— Records for the exercise —
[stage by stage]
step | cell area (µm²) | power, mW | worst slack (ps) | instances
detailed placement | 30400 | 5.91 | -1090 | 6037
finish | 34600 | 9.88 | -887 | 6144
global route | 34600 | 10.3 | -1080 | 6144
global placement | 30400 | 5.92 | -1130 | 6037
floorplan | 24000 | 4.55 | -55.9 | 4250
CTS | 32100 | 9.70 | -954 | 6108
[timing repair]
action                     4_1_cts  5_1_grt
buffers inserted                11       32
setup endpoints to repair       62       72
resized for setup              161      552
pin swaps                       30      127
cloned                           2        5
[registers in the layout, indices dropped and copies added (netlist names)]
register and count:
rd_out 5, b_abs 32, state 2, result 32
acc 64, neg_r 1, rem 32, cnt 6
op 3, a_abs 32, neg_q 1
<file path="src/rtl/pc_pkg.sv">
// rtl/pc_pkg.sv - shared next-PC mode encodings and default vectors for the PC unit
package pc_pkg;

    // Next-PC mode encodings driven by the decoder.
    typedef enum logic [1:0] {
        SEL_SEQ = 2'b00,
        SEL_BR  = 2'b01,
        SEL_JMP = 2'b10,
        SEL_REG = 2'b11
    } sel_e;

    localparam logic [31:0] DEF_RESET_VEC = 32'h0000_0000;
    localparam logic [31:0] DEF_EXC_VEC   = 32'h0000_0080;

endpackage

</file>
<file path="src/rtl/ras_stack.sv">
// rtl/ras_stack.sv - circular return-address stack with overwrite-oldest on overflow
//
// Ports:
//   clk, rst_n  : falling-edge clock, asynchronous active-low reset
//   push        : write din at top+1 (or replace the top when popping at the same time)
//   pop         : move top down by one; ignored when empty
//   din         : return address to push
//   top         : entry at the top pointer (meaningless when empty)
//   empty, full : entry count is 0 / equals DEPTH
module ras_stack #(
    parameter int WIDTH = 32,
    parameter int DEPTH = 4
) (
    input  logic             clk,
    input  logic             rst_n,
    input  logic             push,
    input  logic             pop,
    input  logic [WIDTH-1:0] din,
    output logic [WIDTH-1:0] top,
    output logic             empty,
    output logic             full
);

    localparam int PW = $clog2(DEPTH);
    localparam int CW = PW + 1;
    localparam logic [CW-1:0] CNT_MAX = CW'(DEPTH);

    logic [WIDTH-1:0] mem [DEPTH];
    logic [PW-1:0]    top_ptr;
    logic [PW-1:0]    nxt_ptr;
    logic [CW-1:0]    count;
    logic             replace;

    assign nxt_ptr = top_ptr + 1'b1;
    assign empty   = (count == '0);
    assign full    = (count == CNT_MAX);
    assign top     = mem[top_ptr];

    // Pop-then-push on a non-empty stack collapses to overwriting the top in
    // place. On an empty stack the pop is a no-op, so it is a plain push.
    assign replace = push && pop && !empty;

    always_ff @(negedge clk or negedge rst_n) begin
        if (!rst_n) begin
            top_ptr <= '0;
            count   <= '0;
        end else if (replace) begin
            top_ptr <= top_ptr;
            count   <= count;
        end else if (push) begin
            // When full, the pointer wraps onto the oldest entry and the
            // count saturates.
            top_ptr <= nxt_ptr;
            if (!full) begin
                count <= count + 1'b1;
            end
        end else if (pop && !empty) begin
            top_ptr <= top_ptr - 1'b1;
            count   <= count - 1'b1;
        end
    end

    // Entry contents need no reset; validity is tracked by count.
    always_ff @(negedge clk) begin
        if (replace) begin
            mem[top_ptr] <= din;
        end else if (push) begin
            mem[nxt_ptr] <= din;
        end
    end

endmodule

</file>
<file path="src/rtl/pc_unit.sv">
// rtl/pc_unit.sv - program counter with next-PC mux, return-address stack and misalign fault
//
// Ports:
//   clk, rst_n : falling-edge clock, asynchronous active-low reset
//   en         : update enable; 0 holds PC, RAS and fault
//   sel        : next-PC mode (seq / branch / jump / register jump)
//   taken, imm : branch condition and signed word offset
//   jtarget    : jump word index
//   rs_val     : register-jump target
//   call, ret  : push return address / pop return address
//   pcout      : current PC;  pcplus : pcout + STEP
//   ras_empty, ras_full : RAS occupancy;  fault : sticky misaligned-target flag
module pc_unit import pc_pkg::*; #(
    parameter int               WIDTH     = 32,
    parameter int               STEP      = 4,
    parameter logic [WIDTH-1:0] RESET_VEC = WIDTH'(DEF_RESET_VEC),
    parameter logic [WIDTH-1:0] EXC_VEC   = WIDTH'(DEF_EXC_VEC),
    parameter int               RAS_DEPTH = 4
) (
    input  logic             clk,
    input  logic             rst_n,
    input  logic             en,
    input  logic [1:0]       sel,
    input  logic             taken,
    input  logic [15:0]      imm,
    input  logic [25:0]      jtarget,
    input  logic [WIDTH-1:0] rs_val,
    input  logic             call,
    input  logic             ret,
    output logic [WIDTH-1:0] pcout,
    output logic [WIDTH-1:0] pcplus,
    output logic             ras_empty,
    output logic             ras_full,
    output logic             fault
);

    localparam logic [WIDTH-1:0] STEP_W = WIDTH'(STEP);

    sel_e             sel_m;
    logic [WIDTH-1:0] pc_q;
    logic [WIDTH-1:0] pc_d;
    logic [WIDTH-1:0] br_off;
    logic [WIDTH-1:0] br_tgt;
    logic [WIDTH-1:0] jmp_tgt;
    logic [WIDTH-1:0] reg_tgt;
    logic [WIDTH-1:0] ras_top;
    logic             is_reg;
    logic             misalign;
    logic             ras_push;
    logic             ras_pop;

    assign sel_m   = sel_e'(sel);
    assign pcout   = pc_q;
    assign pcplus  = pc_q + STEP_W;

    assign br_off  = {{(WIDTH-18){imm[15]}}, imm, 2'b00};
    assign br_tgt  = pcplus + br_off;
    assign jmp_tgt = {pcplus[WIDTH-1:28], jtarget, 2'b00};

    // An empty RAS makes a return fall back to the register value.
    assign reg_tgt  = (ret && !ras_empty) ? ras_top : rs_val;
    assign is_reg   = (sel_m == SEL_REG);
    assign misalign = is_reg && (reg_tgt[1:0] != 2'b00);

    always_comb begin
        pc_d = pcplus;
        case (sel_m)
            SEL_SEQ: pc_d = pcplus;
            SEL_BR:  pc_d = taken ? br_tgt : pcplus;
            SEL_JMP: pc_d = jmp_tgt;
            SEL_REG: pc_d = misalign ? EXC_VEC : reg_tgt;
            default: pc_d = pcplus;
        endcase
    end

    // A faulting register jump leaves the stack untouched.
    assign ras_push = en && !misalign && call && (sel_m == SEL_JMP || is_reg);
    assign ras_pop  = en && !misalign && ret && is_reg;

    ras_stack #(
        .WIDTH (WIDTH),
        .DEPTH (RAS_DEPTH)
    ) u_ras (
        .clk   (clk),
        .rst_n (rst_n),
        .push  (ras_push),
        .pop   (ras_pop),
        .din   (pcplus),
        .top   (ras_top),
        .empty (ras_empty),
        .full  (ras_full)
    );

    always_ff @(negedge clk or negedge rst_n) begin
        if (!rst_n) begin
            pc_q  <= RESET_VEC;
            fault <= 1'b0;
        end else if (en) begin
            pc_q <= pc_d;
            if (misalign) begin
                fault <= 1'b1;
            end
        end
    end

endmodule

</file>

* * *

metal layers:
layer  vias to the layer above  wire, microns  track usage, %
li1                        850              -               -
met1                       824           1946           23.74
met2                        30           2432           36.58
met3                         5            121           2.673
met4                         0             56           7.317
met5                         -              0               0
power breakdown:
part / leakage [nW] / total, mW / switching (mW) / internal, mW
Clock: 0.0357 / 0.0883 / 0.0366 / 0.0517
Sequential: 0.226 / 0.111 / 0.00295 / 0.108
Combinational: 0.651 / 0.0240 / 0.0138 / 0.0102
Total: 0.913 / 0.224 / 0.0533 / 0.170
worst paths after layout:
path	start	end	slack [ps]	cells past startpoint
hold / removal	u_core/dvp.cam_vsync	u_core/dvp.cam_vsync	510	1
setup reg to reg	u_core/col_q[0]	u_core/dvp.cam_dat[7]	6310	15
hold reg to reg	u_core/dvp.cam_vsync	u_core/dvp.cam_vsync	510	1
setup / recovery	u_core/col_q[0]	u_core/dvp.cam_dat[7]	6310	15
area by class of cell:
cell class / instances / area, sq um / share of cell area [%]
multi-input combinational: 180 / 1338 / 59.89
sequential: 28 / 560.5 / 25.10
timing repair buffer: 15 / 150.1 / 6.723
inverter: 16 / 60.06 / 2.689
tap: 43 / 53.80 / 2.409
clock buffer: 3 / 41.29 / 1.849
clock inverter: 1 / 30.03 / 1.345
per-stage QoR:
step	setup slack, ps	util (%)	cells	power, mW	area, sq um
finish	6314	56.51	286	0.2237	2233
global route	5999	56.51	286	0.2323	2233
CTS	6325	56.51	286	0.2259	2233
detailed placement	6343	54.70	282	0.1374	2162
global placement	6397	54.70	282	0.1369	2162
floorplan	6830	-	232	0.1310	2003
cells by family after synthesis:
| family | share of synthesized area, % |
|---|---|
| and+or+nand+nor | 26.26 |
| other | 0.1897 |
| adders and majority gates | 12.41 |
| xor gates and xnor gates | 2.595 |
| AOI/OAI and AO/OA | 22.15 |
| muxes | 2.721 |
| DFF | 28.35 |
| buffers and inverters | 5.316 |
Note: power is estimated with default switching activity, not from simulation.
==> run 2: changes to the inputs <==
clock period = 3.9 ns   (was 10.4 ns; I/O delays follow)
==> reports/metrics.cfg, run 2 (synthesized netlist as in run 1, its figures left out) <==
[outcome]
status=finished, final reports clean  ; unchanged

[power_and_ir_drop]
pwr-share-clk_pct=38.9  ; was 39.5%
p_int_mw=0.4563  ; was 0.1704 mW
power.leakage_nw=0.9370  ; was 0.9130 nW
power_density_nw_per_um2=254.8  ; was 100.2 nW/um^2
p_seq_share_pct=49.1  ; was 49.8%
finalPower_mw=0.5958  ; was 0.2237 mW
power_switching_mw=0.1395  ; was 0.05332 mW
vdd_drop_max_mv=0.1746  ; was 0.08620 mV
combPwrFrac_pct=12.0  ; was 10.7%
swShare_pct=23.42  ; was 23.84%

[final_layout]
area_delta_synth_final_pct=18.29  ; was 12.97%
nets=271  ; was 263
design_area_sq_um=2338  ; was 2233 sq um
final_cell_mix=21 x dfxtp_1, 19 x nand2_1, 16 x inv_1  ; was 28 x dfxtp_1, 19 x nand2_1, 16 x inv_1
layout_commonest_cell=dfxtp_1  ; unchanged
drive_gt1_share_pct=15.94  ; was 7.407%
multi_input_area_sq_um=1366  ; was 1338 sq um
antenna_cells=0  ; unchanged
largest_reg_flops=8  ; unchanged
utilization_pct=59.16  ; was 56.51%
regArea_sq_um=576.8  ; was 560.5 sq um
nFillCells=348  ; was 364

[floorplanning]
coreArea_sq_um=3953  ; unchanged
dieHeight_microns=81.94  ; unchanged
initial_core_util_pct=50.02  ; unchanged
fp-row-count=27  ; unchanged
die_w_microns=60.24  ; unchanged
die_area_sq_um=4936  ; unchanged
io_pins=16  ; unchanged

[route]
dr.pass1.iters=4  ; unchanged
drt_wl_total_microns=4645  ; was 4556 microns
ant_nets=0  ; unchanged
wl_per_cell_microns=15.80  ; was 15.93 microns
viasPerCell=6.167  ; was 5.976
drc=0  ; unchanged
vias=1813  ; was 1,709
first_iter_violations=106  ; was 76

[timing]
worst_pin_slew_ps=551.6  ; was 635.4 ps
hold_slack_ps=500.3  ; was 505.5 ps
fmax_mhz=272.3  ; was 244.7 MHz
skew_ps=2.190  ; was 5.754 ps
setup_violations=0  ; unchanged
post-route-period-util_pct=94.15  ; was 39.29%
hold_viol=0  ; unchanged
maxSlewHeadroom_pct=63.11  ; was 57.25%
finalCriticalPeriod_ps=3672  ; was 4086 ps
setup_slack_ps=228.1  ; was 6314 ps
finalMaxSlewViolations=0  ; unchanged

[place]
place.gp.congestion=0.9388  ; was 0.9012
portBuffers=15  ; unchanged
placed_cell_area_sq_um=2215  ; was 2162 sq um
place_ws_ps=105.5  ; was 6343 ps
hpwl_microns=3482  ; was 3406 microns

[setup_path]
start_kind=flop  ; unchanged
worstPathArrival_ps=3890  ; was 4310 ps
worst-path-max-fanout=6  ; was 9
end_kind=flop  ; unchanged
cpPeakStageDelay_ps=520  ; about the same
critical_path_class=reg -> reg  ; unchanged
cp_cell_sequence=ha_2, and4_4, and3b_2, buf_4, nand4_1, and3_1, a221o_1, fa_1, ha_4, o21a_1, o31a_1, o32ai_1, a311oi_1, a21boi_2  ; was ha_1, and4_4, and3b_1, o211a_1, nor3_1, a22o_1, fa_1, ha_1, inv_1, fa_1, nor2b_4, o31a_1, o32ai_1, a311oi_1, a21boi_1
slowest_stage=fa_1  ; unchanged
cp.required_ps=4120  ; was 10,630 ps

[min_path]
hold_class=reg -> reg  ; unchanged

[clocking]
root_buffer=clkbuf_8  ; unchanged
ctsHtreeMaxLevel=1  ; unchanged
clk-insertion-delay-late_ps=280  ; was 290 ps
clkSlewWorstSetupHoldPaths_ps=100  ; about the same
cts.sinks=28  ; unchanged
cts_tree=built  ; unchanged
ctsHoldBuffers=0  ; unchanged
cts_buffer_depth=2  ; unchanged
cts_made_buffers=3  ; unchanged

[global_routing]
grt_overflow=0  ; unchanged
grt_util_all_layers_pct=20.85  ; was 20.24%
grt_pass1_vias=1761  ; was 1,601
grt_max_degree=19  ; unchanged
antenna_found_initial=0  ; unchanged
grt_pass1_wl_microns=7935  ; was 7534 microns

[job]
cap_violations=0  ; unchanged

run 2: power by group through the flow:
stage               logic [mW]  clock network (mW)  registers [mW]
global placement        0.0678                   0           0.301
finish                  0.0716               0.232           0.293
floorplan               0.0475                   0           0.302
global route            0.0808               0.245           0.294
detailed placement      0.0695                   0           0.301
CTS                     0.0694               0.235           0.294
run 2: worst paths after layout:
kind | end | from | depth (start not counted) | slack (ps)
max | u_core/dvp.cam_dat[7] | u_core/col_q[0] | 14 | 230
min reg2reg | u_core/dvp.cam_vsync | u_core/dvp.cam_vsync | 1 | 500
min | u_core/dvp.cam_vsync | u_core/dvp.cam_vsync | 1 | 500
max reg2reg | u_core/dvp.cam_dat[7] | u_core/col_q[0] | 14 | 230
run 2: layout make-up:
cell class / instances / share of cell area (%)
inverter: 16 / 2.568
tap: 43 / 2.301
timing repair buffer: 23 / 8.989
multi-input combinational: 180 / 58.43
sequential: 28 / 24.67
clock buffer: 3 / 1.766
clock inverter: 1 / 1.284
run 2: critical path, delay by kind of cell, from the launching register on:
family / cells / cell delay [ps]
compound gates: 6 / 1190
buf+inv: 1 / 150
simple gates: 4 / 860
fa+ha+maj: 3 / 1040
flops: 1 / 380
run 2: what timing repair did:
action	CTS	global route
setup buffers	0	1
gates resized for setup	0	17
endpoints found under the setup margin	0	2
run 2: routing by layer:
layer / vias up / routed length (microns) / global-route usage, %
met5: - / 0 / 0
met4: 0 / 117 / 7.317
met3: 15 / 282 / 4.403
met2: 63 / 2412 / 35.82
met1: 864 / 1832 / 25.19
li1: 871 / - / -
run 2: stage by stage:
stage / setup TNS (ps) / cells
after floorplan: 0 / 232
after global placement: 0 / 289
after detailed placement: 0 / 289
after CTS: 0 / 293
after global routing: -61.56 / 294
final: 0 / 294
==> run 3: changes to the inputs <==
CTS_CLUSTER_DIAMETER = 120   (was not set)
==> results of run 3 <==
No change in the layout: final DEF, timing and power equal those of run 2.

— What is needed —
The lines above starting at the one that contains "[stage by stage]" and ending at the one that contains "acc 64, neg_r 1, rem 32, cnt 6" must be transcribed exactly, and no other lines may appear.

— Solution to this problem —
[stage by stage]
step | cell area (µm²) | power, mW | worst slack (ps) | instances
detailed placement | 30400 | 5.91 | -1090 | 6037
finish | 34600 | 9.88 | -887 | 6144
global route | 34600 | 10.3 | -1080 | 6144
global placement | 30400 | 5.92 | -1130 | 6037
floorplan | 24000 | 4.55 | -55.9 | 4250
CTS | 32100 | 9.70 | -954 | 6108
[timing repair]
action                     4_1_cts  5_1_grt
buffers inserted                11       32
setup endpoints to repair       62       72
resized for setup              161      552
pin swaps                       30      127
cloned                           2        5
[registers in the layout, indices dropped and copies added (netlist names)]
register and count:
rd_out 5, b_abs 32, state 2, result 32
acc 64, neg_r 1, rem 32, cnt 6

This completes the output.